The research, resulting from collaboration between biomedical engineers, materials scientists and physicists, could give surgeons a new tool for repairing major injuries and lead to development of a battlefield bandage that soldiers might use to control bleeding – while allowing healing to begin more quickly. Supported by the National Institutes of Health, the Department of Defense and the National Science Foundation, the research was reported January 19 in the journal Proceedings of the National Academy of Sciences.
“These composite materials could have a real chance of helping bridge the divide between what the surgeons need and what your body needs during tissue repair and regeneration,” says Thomas Barker, a professor in the Department of Biomedical Engineering at the University of Virginia and the paper’s corresponding author. “This is a novel demonstration of a biological use for super soft particle systems, which are widely studied in the physics community. They could allow cells to migrate through what is actually a relatively hard material whose strength is provided by the bulk fibrin.”
In the fibrin matrix created by the research team, the colloidal hydrogels move slowly, passing by each other as water molecules pass each other as they flow into a sink. But the hydrogel particles move much more slowly than water molecules, taking perhaps an hour to pass by another particle, explained Alberto Fernandez-Nieves, an associate professor in the School of Physics at the Georgia Institute of Technology and one the paper’s senior authors.
“The softness of the microgel particles allows them to pass by each other, and that is a key ingredient in allowing cells to move into the material,” Fernandez-Nieves explains. “We can control the speed of the cell migration by controlling the time associated with the flow behavior of the microgel suspension.”
In real injuries, blood coagulation forms a fibrin mesh from the polymerization of fibrinogen, a natural protein. The mesh stops the bleeding, but repair cells must break down the fibrin network before they can begin the repair and regeneration process. Letting cells migrate through the fibrin-microgel material could accelerate the healing process.
The researchers were surprised to see that cells known as fibroblasts could migrate through the composite material they made.
“In this new material, cell motility is not restricted in what is otherwise a very tightly packed area,” Barker says.
“Conventional wisdom and decades of data would tell us that the cells would not move in these colloidal domains, yet we see the cells moving faster than if there were nothing there. The colloidal domains that form in fibrin comprised of these unique ‘squishy’ particles display physical properties that are very different from what people would expect, and are very attractive for biomedical applications.”
The research group used microgels developed by Andrew Lyon, now a professor and dean of Schmid College at Chapman University. Because of the unusual way in which these particles are crosslinked, the poly(N-isopropylacrylamide) particles are very soft – softer than living cells.
Former Georgia Tech graduate student Alison Douglas created the fibrin-microgel composites in the laboratory, varying the composition and examining the resulting network under a microscope. As the fibrin polymerized, the particles formed pockets that continued to rearrange themselves even after the fibrin network was fully formed. The pockets created tunnels that led through the fibrin network. With help from graduate student Alexandros Fragkopoulos, they used home-built Matlab codes to characterize the structure and architecture of the resulting material.

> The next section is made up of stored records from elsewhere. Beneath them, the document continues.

===== src/hdl/nlc_cfg.svh =====
`ifndef NLC_CFG_SVH
`define NLC_CFG_SVH

// sensor channels handled per batch
`define NLC_CHANNELS 16

// raw adc sample and corrected sample width
`define NLC_SAMPLE_W 21

// word width of the external arithmetic units
`define NLC_WORD_W 32

// fifth-order correction polynomial, six coefficients
`define NLC_ORDER 5

`endif


===== src/hdl/nlc_pkg.sv =====
`default_nettype none

`include "nlc_cfg.svh"

package nlc_pkg;

  typedef logic [`NLC_SAMPLE_W-1:0] sample_t;
  typedef logic [`NLC_WORD_W-1:0] word_t;

  // wide enough for NLC_CHANNELS
  typedef logic [3:0] ch_idx_t;

  // coefficient index 0 to NLC_ORDER
  typedef logic [2:0] order_t;

  typedef enum logic [1:0] {
    ph_idle,
    ph_normalize,
    ph_horner,
    ph_convert_out
  } phase_t;

  typedef logic [`NLC_CHANNELS-1:0][`NLC_SAMPLE_W-1:0] sample_arr_t;
  typedef logic [`NLC_CHANNELS-1:0][`NLC_WORD_W-1:0] word_arr_t;
  typedef logic [`NLC_CHANNELS-1:0][`NLC_ORDER:0][`NLC_WORD_W-1:0] coeff_arr_t;

endpackage

`default_nettype wire


===== src/hdl/nlc_scheduler.sv =====
`timescale 1ns/1ps
`default_nettype none

`include "nlc_cfg.svh"

module nlc_scheduler import nlc_pkg::*; (
  input  wire     clk,
  input  wire     rst,
  input  wire     srdyi,
  input  wire     conv_in_done,
  input  wire     add_done,
  input  wire     mul_done,
  input  wire     conv_out_done,
  output logic    accept,
  output logic    srdyo,
  output logic    conv_in_start,
  output logic    add_start,
  output logic    mul_start,
  output logic    conv_out_start,
  output logic    norm_we,
  output logic    acc_we,
  output logic    xlin_we,
  output phase_t  phase,
  output order_t  coeff_sel,
  output ch_idx_t conv_ch,
  output ch_idx_t add_ch,
  output ch_idx_t mul_ch,
  output ch_idx_t out_ch,
  output ch_idx_t wr_ch
);

  localparam int CNT_W = $clog2(`NLC_CHANNELS) + 1;
  localparam logic [CNT_W-1:0] CH_CNT = CNT_W'(`NLC_CHANNELS);
  localparam logic [CNT_W-1:0] CH_LAST = CNT_W'(`NLC_CHANNELS - 1);
  localparam order_t FIRST_ROUND = order_t'(`NLC_ORDER - 1);

  // issue counters, one per unit
  logic [CNT_W-1:0] conv_cnt;
  logic [CNT_W-1:0] add_cnt;
  logic [CNT_W-1:0] mul_cnt;
  logic [CNT_W-1:0] out_cnt;
  // results written back in the current phase or round
  logic [CNT_W-1:0] wr_cnt;

  order_t round;
  logic   start_batch;
  logic   wr_fire;
  logic   last_wr;
  logic   clr_cnt;

  assign accept      = (phase == ph_idle);
  assign start_batch = accept && srdyi;

  assign wr_fire = norm_we || acc_we || xlin_we;
  assign last_wr = wr_fire && (wr_cnt == CH_LAST);
  assign clr_cnt = start_batch || last_wr;

  assign coeff_sel = round;
  assign conv_ch   = ch_idx_t'(conv_cnt);
  assign add_ch    = ch_idx_t'(add_cnt);
  assign mul_ch    = ch_idx_t'(mul_cnt);
  assign out_ch    = ch_idx_t'(out_cnt);
  assign wr_ch     = ch_idx_t'(wr_cnt);

  // results return in order, so a done launches the next step at once
  always_comb begin
    conv_in_start  = 1'b0;
    add_start      = 1'b0;
    mul_start      = 1'b0;
    conv_out_start = 1'b0;
    norm_we        = 1'b0;
    acc_we         = 1'b0;
    xlin_we        = 1'b0;
    case (phase)
      ph_normalize: begin
        conv_in_start = (conv_cnt < CH_CNT);
        add_start     = conv_in_done;
        mul_start     = add_done;
        norm_we       = mul_done;
      end
      ph_horner: begin
        mul_start = (mul_cnt < CH_CNT);
        add_start = mul_done;
        acc_we    = add_done;
      end
      ph_convert_out: begin
        conv_out_start = (out_cnt < CH_CNT);
        xlin_we        = conv_out_done;
      end
      default: begin
      end
    endcase
  end

  always_ff @(posedge clk) begin
    if (rst || clr_cnt) begin
      conv_cnt <= '0;
      add_cnt  <= '0;
      mul_cnt  <= '0;
      out_cnt  <= '0;
      wr_cnt   <= '0;
    end else begin
      if (conv_in_start) begin
        conv_cnt <= conv_cnt + 1'b1;
      end
      if (add_start) begin
        add_cnt <= add_cnt + 1'b1;
      end
      if (mul_start) begin
        mul_cnt <= mul_cnt + 1'b1;
      end
      if (conv_out_start) begin
        out_cnt <= out_cnt + 1'b1;
      end
      if (wr_fire) begin
        wr_cnt <= wr_cnt + 1'b1;
      end
    end
  end

  always_ff @(posedge clk) begin
    if (rst) begin
      phase <= ph_idle;
      round <= FIRST_ROUND;
      srdyo <= 1'b0;
    end else begin
      case (phase)
        ph_idle: begin
          if (srdyi) begin
            phase <= ph_normalize;
            round <= FIRST_ROUND;
            srdyo <= 1'b0;
          end
        end
        ph_normalize: begin
          if (last_wr) begin
            phase <= ph_horner;
          end
        end
        ph_horner: begin
          // round ends once every accumulator is back
          if (last_wr) begin
            if (round == '0) begin
              phase <= ph_convert_out;
            end else begin
              round <= round - 1'b1;
            end
          end
        end
        default: begin
          if (last_wr) begin
            phase <= ph_idle;
            srdyo <= 1'b1;
          end
        end
      endcase
    end
  end

  a_conv_in_pending: assert property (
    @(posedge clk) disable iff (rst)
    conv_in_done |-> (phase == ph_normalize) && (add_cnt < conv_cnt)
  ) else $error("conv_in_done without pending conversion");

  a_add_pending: assert property (
    @(posedge clk) disable iff (rst)
    add_done |-> ((phase == ph_normalize) && (mul_cnt < add_cnt)) ||
                 ((phase == ph_horner) && (wr_cnt < add_cnt))
  ) else $error("add_done without pending add");

  a_mul_pending: assert property (
    @(posedge clk) disable iff (rst)
    mul_done |-> ((phase == ph_normalize) && (wr_cnt < mul_cnt)) ||
                 ((phase == ph_horner) && (add_cnt < mul_cnt))
  ) else $error("mul_done without pending multiply");

  a_conv_out_pending: assert property (
    @(posedge clk) disable iff (rst)
    conv_out_done |-> (phase == ph_convert_out) && (wr_cnt < out_cnt)
  ) else $error("conv_out_done without pending conversion");

  a_srdyo_idle: assert property (
    @(posedge clk) disable iff (rst)
    srdyo |-> (phase == ph_idle)
  ) else $error("srdyo high while busy");

endmodule

`default_nettype wire
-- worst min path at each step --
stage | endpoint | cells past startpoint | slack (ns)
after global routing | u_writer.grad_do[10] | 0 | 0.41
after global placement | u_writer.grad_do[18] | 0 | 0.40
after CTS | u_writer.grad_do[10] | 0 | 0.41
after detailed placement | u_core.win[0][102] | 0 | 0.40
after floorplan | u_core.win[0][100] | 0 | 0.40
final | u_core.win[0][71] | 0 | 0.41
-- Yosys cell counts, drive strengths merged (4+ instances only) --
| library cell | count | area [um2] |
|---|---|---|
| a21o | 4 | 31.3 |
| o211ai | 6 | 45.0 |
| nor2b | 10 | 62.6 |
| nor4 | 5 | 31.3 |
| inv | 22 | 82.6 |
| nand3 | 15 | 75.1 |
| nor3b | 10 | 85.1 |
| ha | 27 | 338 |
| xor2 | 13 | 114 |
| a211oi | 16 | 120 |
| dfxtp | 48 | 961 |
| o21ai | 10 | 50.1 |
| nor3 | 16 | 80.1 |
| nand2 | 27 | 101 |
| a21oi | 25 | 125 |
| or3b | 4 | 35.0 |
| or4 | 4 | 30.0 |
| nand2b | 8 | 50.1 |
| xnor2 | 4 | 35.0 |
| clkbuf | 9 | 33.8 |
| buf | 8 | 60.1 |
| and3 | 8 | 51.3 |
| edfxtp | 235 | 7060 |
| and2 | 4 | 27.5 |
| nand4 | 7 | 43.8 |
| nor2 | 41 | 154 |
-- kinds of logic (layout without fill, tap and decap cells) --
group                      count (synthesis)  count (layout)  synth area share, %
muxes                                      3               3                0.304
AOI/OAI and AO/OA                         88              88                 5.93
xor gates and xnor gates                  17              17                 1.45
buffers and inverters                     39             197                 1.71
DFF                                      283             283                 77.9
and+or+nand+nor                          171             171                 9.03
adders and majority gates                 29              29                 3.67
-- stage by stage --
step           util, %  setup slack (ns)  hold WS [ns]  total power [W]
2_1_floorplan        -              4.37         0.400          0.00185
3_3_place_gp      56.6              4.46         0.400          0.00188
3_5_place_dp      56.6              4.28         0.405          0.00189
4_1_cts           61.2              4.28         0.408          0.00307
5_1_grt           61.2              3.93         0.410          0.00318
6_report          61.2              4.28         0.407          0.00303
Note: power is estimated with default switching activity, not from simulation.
## src/hdl/muldiv_pkg.sv

```systemverilog
// Word types, opcode and APB state enums, register map and pipeline constants.
`default_nettype none

package muldiv_pkg;

    // Datapath word width.
    localparam int WORD_W = 32;

    // Operand or result word.
    typedef logic [WORD_W-1:0] word_t;
    // Full product.
    typedef logic [2*WORD_W-1:0] dword_t;
    // APB byte address.
    typedef logic [7:0] apb_addr_t;
    // In-flight operation count.
    typedef logic [2:0] inflight_t;

    // Operation codes, same values as RISC-V funct3.
    typedef enum logic [2:0] {
        MUL    = 3'd0,
        MULH   = 3'd1,
        MULHSU = 3'd2,
        MULHU  = 3'd3,
        DIV    = 3'd4,
        DIVU   = 3'd5,
        REM    = 3'd6,
        REMU   = 3'd7
    } md_op_t;

    // APB slave states.
    typedef enum logic [1:0] {
        IDLE        = 2'd0,
        ACCESS      = 2'd1,
        WAIT_RESULT = 2'd2
    } apb_state_t;

    // Register map.
    localparam apb_addr_t ADDR_LHS    = 8'h00;
    localparam apb_addr_t ADDR_RHS    = 8'h04;
    // Write an opcode here to launch.
    localparam apb_addr_t ADDR_CMD    = 8'h08;
    localparam apb_addr_t ADDR_RESULT = 8'h0C;
    localparam apb_addr_t ADDR_STATUS = 8'h10;

    // One pipeline register per this many divider bit stages.
    localparam int DIV_REG_SPACING = 8;
    // Registered divider stages.
    localparam int DIV_STAGE_REGS = WORD_W / DIV_REG_SPACING;
    // Sign register, stage registers, output register.
    localparam int MD_LATENCY = 1 + DIV_STAGE_REGS + 1;
    // Saturation limit of the in-flight counter.
    localparam int MAX_IN_FLIGHT = 7;

endpackage

`default_nettype wire

```

## src/hdl/result_merge.sv

```systemverilog
// Opcode and valid delay line with final result selection.
`default_nettype none

module result_merge (
    input  logic               clk,
    input  logic               rst,
    input  logic               start,
    input  muldiv_pkg::md_op_t op,
    input  muldiv_pkg::dword_t product,
    input  muldiv_pkg::word_t  quotient,
    input  muldiv_pkg::word_t  remainder,
    output muldiv_pkg::word_t  result,
    output logic               result_valid
);
    import muldiv_pkg::*;

    // Launch marker, one bit per cycle of latency.
    logic [MD_LATENCY-1:0] vld_q;
    // Opcode travelling with it.
    md_op_t op_q [MD_LATENCY];
    md_op_t op_out;

    always_ff @(posedge clk) begin
        if (rst) begin
            vld_q <= '0;
        end else begin
            vld_q <= {vld_q[MD_LATENCY-2:0], start};
        end
    end

    always_ff @(posedge clk) begin
        op_q[0] <= op;
        for (int i = 1; i < MD_LATENCY; i++) begin
            op_q[i] <= op_q[i-1];
        end
    end

    assign op_out       = op_q[MD_LATENCY-1];
    assign result_valid = vld_q[MD_LATENCY-1];

    // Pick the datapath output for the delayed opcode.
    always_comb begin
        case (op_out)
            MUL: begin
                result = product[WORD_W-1:0];
            end
            MULH, MULHSU, MULHU: begin
                result = product[2*WORD_W-1:WORD_W];
            end
            DIV, DIVU: begin
                result = quotient;
            end
            // REM and REMU.
            default: begin
                result = remainder;
            end
        endcase
    end

endmodule

`default_nettype wire

```
===== config.mk =====
export PLATFORM = sky130hd
export DESIGN_NAME = mul_unit
export DESIGN_NICKNAME = d
export VERILOG_FILES = /design/src/hdl/muldiv_pkg.sv /design/src/hdl/mul_unit.sv
export SDC_FILE = /design/constraint.sdc
export NUM_CORES = 2
export LEC_CHECK = 0
export ABC_CLOCK_PERIOD_IN_PS = 8150
export BUFFER_PORTS_ARGS = -buffer_cell sky130_fd_sc_hd__buf_4
export CAP_MARGIN = 20
export CORE_UTILIZATION = 59
export CTS_CLUSTER_DIAMETER = 80
export DETAILED_ROUTE_END_ITERATION = 6
export PLACE_DENSITY = 0.88
export SLEW_MARGIN = 10
export SYNTH_ARGS = -nofsm -noshare
export SYNTH_HDL_FRONTEND = slang
export SYNTH_SLANG_ARGS = --single-unit

===== constraint.sdc =====
create_clock -name clk -period 8.15 [get_ports clk]
set_input_delay 0.815 -clock clk [delete_from_list [all_inputs] [get_ports clk]]
set_output_delay 0.815 -clock clk [all_outputs]
set_load 0.02 [all_outputs]

===== src/hdl/muldiv_pkg.sv =====
// Word types, opcode and APB state enums, register map and pipeline constants.
`default_nettype none

package muldiv_pkg;

    // Datapath word width.
    localparam int WORD_W = 32;

    // Operand or result word.
    typedef logic [WORD_W-1:0] word_t;
    // Full product.
    typedef logic [2*WORD_W-1:0] dword_t;
    // APB byte address.
    typedef logic [7:0] apb_addr_t;
    // In-flight operation count.
    typedef logic [2:0] inflight_t;

    // Operation codes, same values as RISC-V funct3.
    typedef enum logic [2:0] {
        MUL    = 3'd0,
        MULH   = 3'd1,
        MULHSU = 3'd2,
        MULHU  = 3'd3,
        DIV    = 3'd4,
        DIVU   = 3'd5,
        REM    = 3'd6,
        REMU   = 3'd7
    } md_op_t;

    // APB slave states.
    typedef enum logic [1:0] {
        IDLE        = 2'd0,
        ACCESS      = 2'd1,
        WAIT_RESULT = 2'd2
    } apb_state_t;

    // Register map.
    localparam apb_addr_t ADDR_LHS    = 8'h00;
    localparam apb_addr_t ADDR_RHS    = 8'h04;
    // Write an opcode here to launch.
    localparam apb_addr_t ADDR_CMD    = 8'h08;
    localparam apb_addr_t ADDR_RESULT = 8'h0C;
    localparam apb_addr_t ADDR_STATUS = 8'h10;

    // One pipeline register per this many divider bit stages.
    localparam int DIV_REG_SPACING = 8;
    // Registered divider stages.
    localparam int DIV_STAGE_REGS = WORD_W / DIV_REG_SPACING;
    // Sign register, stage registers, output register.
    localparam int MD_LATENCY = 1 + DIV_STAGE_REGS + 1;
    // Saturation limit of the in-flight counter.
    localparam int MAX_IN_FLIGHT = 7;

endpackage

`default_nettype wire


===== src/hdl/mul_unit.sv =====
// Signed/unsigned 32x32 multiplier with a product delay chain matched to the divider.
`default_nettype none

module mul_unit (
    input  logic               clk,
    input  logic               rst,
    input  logic               start,
    input  muldiv_pkg::md_op_t op,
    input  muldiv_pkg::word_t  lhs,
    input  muldiv_pkg::word_t  rhs,
    output muldiv_pkg::dword_t product
);
    import muldiv_pkg::*;

    logic   lhs_signed;
    logic   rhs_signed;
    dword_t lhs_ext;
    dword_t rhs_ext;
    dword_t full;
    // Product chain, one slot per cycle of latency.
    dword_t prod_q [MD_LATENCY];
    // Marks slots holding a fresh product.
    logic [MD_LATENCY-2:0] vld_q;

    // MULH signs both, MULHSU only lhs.
    assign lhs_signed = (op == MULH) || (op == MULHSU);
    assign rhs_signed = (op == MULH);

    // Extend to 64 bits so one unsigned multiply covers all cases.
    assign lhs_ext = {{WORD_W{lhs_signed & lhs[WORD_W-1]}}, lhs};
    assign rhs_ext = {{WORD_W{rhs_signed & rhs[WORD_W-1]}}, rhs};

    // Low 64 bits of the product are exact for either signedness.
    assign full = lhs_ext * rhs_ext;

    always_ff @(posedge clk) begin
        if (rst) begin
            vld_q <= '0;
        end else begin
            vld_q <= {vld_q[MD_LATENCY-3:0], start};
        end
    end

    // Slots only move when they carry a new product.
    always_ff @(posedge clk) begin
        if (start) begin
            prod_q[0] <= full;
        end
        for (int i = 1; i < MD_LATENCY; i++) begin
            if (vld_q[i-1]) begin
                prod_q[i] <= prod_q[i-1];
            end
        end
    end

    // Last slot lines up with the divider output register.
    assign product = prod_q[MD_LATENCY-1];

endmodule

`default_nettype wire


==> impl_metrics.csv <==
group,metric,value,unit
placed_design,pre_cts_slack,-0.694,ns
floorplanning,rows,105,
placed_design,gp_congestion,0.948,
route,dr_total_vias,33400,
route,vias_per_cell,5.55,
timing,worst_pin_slew,0.941,ns
route,detail-route-antenna-nets,0,
synth,synth_nets,6017,
clocking,clk_pin_slew,0.07,ns
global_route,gr-total-overflow,0,
timing,slew-limit-headroom,37.3,%
placed_design,port_buffers,133,
floorplanning,num_io_pins,134,
global_route,grt_pass1_vias,37300,
synth,synth_cells,4610,
synth,ys_seq_area_share,23.5,%
floorplanning,start_util,60.0,%
route,dr.pass1.iters,7,
clocking,h-tree-depth,2,
global_route,antenna_found_initial,2,
timing,whs,0.397,ns
placed_design,post-dp-hpwl,102000,um
timing,hold_viol_final,0,
timing,setup_viol,0,
placed_design,dp_cells,5945,
floorplanning,fp.dieH,292,um
clocking,clkLatencyLatePin,0.53,ns
outcome,status,"finished, final reports clean",
clocking,cts_hold_buf,0,
global_route,track_usage,29.6,%
synth,synthesis.area,49500,um^2
clocking,clk_path_buf_depth,3,
timing,fmax,125,MHz
cells_and_area,drive_gt1_share,12.0,%
clocking,cts_made_buffers,34,
clocking,cts_tree,"done",
flow_run,max_cap_viol_count,0,
timing,min_period,7.98,ns
synth,yosys_register_bits,389,
timing,min_period_over_period,98.0,%
cells_and_area,fin_nets,6325,
floorplanning,dieArea,85100,um^2
critical_path,end_kind,"register",
synth,avgSynthCellArea,10.7,um^2
timing,slew_violations,0,
critical_path,critical_path.max_stage_delay,0.59,ns
route,routed_wl,121000,um
min_path,holdCritPathClass,"reg2reg",
route,wl_per_cell,20.2,um
synth,ys.warnings.count,0,
cells_and_area,syn_to_final_growth,11.1,%
clocking,root_buffer,"clkbuf_16",
route,drc,0,
critical_path,critPathArrivalTime,8.25,ns
floorplanning,die_w,292,um
timing,finClkSkew,0.0292,ns
synth,synth-edff-count,384,
critical_path,ff2ff_path_depth,1,
critical_path,cp_slowest_cell,"fa_2",
critical_path,critPathKind,"in2reg",
route,drtIter0Drc,2996,
floorplanning,core,82500,um^2
critical_path,cp.required,8.41,ns
global_route,grt_pass1_wl,195000,um
global_route,grt_max_degree,66,
cells_and_area,fill_cells,5671,
cells_and_area,finalNonFillerCells,6013,
critical_path,critPathLaunchType,"primary input",
synth,ys_types,60,
clocking,numClockSinks,389,
timing,finalWorstSetupSlack,0.166,ns
critical_path,cp_max_fo,9,
synth,synth_ff_type,"edfxtp_1",
min_path,hold_depth,0,
synth,async_flop_share,0,%
[critical path: cells and delay by family]
kind,cells,cell delay [ns]
fa+ha+maj,9,4.52
buf+inv,11,1.31
simple gates,7,0.96
compound gates,2,0.35
xor+xnor,2,0.30
[through the flow]
step                      instance area (um^2)  TNS, ns  util, %
after floorplan                          49500        0        -
after global placement                   53800    -2.74     65.2
after detailed placement                 53800    -6.54     65.2
after CTS                                54800        0     66.5
after global routing                     55000  -0.0565     66.7
final                                    55000        0     66.7
[cell families after synthesis]
group                    count (synthesis)  share of synthesized area, %
XOR/XNOR                                78                          1.38
AO/OA/AOI/OAI                          185                          2.44
adder cells (fa/ha/maj)               1337                          50.8
AND/OR/NAND/NOR                       1234                          11.3
flip-flops                             389                          23.5
buffers and inverters                 1387                          10.5
[placed cells by master (no fill, tap or decap), types with 4 or more instances in the layout]
| master | Yosys | routed |
|---|---|---|
| inv_1 | 1167 | 1163 |
| fa_1 | 1125 | 1121 |
| nand2_1 | 788 | 787 |
| buf_4 | 0 | 486 |
| edfxtp_1 | 384 | 384 |
| and2_1 | 317 | 317 |
| ha_1 | 212 | 207 |
| a21oi_1 | 64 | 57 |
| xnor2_1 | 56 | 55 |
| nor2_1 | 52 | 51 |
| clkbuf_16 | 0 | 35 |
| o21ai_0 | 29 | 27 |
| a21o_1 | 27 | 27 |
| xor2_1 | 22 | 22 |
| nor3_1 | 14 | 12 |
| nand4_1 | 11 | 11 |
| o211ai_1 | 10 | 10 |
| nand3_1 | 11 | 10 |
| a21oi_2 | 2 | 9 |
| nor2b_1 | 8 | 8 |
| and3_1 | 8 | 8 |
| or3_1 | 7 | 7 |
| nand2b_1 | 6 | 6 |
| a211oi_1 | 6 | 6 |
| clkinvlp_4 | 0 | 6 |
| buf_12 | 0 | 6 |
| o21ai_1 | 5 | 5 |
| a31oi_1 | 5 | 5 |
| o21bai_1 | 5 | 5 |
| clkbuf_1 | 215 | 5 |
| dfxtp_2 | 0 | 5 |
| o21a_1 | 4 | 4 |
| fa_2 | 0 | 4 |
| clkinv_1 | 0 | 4 |
[worst paths after layout]
kind	end	slack (ns)	start
setup reg to reg	prod_q[5][24]$_DFFE_PP_	6.57	vld_q[4]$_SDFF_PP0_
hold / removal	prod_q[1][8]$_DFFE_PP_	0.40	prod_q[0][8]$_DFFE_PP_
setup / recovery	prod_q[0][63]$_DFFE_PP_	0.17	op[1]
hold reg to reg	prod_q[1][8]$_DFFE_PP_	0.40	prod_q[0][8]$_DFFE_PP_
[synth_stat cells (2+ instances only)]
| cell | n | area [um^2] |
|---|---|---|
| nand2b_1 | 6 | 37.5 |
| dfxtp_1 | 5 | 100 |
| nand4_1 | 11 | 68.8 |
| buf_1 | 3 | 11.3 |
| a211o_1 | 2 | 17.5 |
| a211oi_1 | 6 | 45.0 |
| nor2b_1 | 8 | 50.1 |
| nor3b_1 | 5 | 37.5 |
| and2_1 | 317 | 1980 |
| nor3_1 | 14 | 70.1 |
| o21bai_1 | 5 | 37.5 |
| a31o_2 | 3 | 26.3 |
| a21o_1 | 27 | 203 |
| a31oi_1 | 5 | 31.3 |
| a21oi_2 | 2 | 17.5 |
| nor2_1 | 52 | 195 |
| o21a_1 | 4 | 30.0 |
| xnor2_1 | 56 | 490 |
| a311oi_1 | 3 | 26.3 |
| a21boi_0 | 2 | 15.0 |
| a21oi_1 | 64 | 320 |
| clkbuf_1 | 215 | 807 |
| o31ai_1 | 2 | 15.0 |
| ha_1 | 212 | 2650 |
| inv_1 | 1167 | 4380 |
| fa_1 | 1125 | 22500 |
| nand3_1 | 11 | 55.1 |
| and3_1 | 8 | 50.1 |
| xor2_1 | 22 | 193 |
| o21ai_0 | 29 | 145 |
| o21ai_1 | 5 | 25.0 |
| nand2_1 | 788 | 2960 |
| o211ai_1 | 10 | 75.1 |
| or3_1 | 7 | 43.8 |
| edfxtp_1 | 384 | 11500 |
[sequential cells by signal, indices dropped and copies added (netlist names)]
name    flops
vld_q       5
prod_q    384
[per-layer routing]
layer  routed length [um]  vias to the layer above  share of wire [%]  global-route usage [%]
li1                     -                    14000                  -                       -
met1                43800                    16900                 36                    37.4
met2                59000                     2030                 49                    49.2
met3                13800                      419                 11                    7.70
met4                 4910                        0                4.0                    11.1
met5                    0                        -                  0                       0
[repair_timing]
action | CTS | global route
cloned | 0 | 0
pin swaps | 0 | 14
buffers inserted | 0 | 7
setup endpoints to repair | 4 | 13
resized for setup | 2 | 30
[final cells by class]
class                           instances  area, um^2  area share, %
Clock buffer                           40         895           1.63
Clock inverter                         19         164          0.298
Tap cell                             1070        1340           2.43
Multi-Input combinational cell       2834       32800           59.7
Sequential cell                       389       11600           21.1
Inverter                             1167        4390           7.98
Timing Repair Buffer                  492        3770           6.85
Antenna cell                            2        5.00        0.00910
Power is not shown: default switching activity piles up to over one toggle a cycle in this logic, so the estimate is an artifact.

Living fibroblast cells were applied to the structure, and the researchers found that the cells were able to penetrate into the fibrin-microgel network. The cells were unable to enter a control network made without the microgels.
“The speed of the cells is related to the time required for the microgels to rearrange themselves,” Fernandez-Nieves says. “You get a fibrin network with microgel pockets that percolate through it. There are tunnel-like pockets in the network that are filled with microgels, and the cells are able to exploit the long-time flow behavior of this suspension to get through the fibrin-based material.”
In future research, the team hopes to explore factors controlling cell migration in colloidal environments, and evaluate the potential for biomaterials capitalizing on the unique properties they’ve demonstrated. Among the results could be a material that could be applied to wounds sustained by soldiers on the battlefield. The material could help stop the bleeding, but would immediately allow healing cells to enter the injured area.
“This is a significant step toward producing a new material that would be robust, but at the same time permeable and able to allow cells to move through it,” Fernandez-Nieves says. “We want to continue to explore the physical properties of these materials and quantify how cells interact with the surrounding microgel suspension.”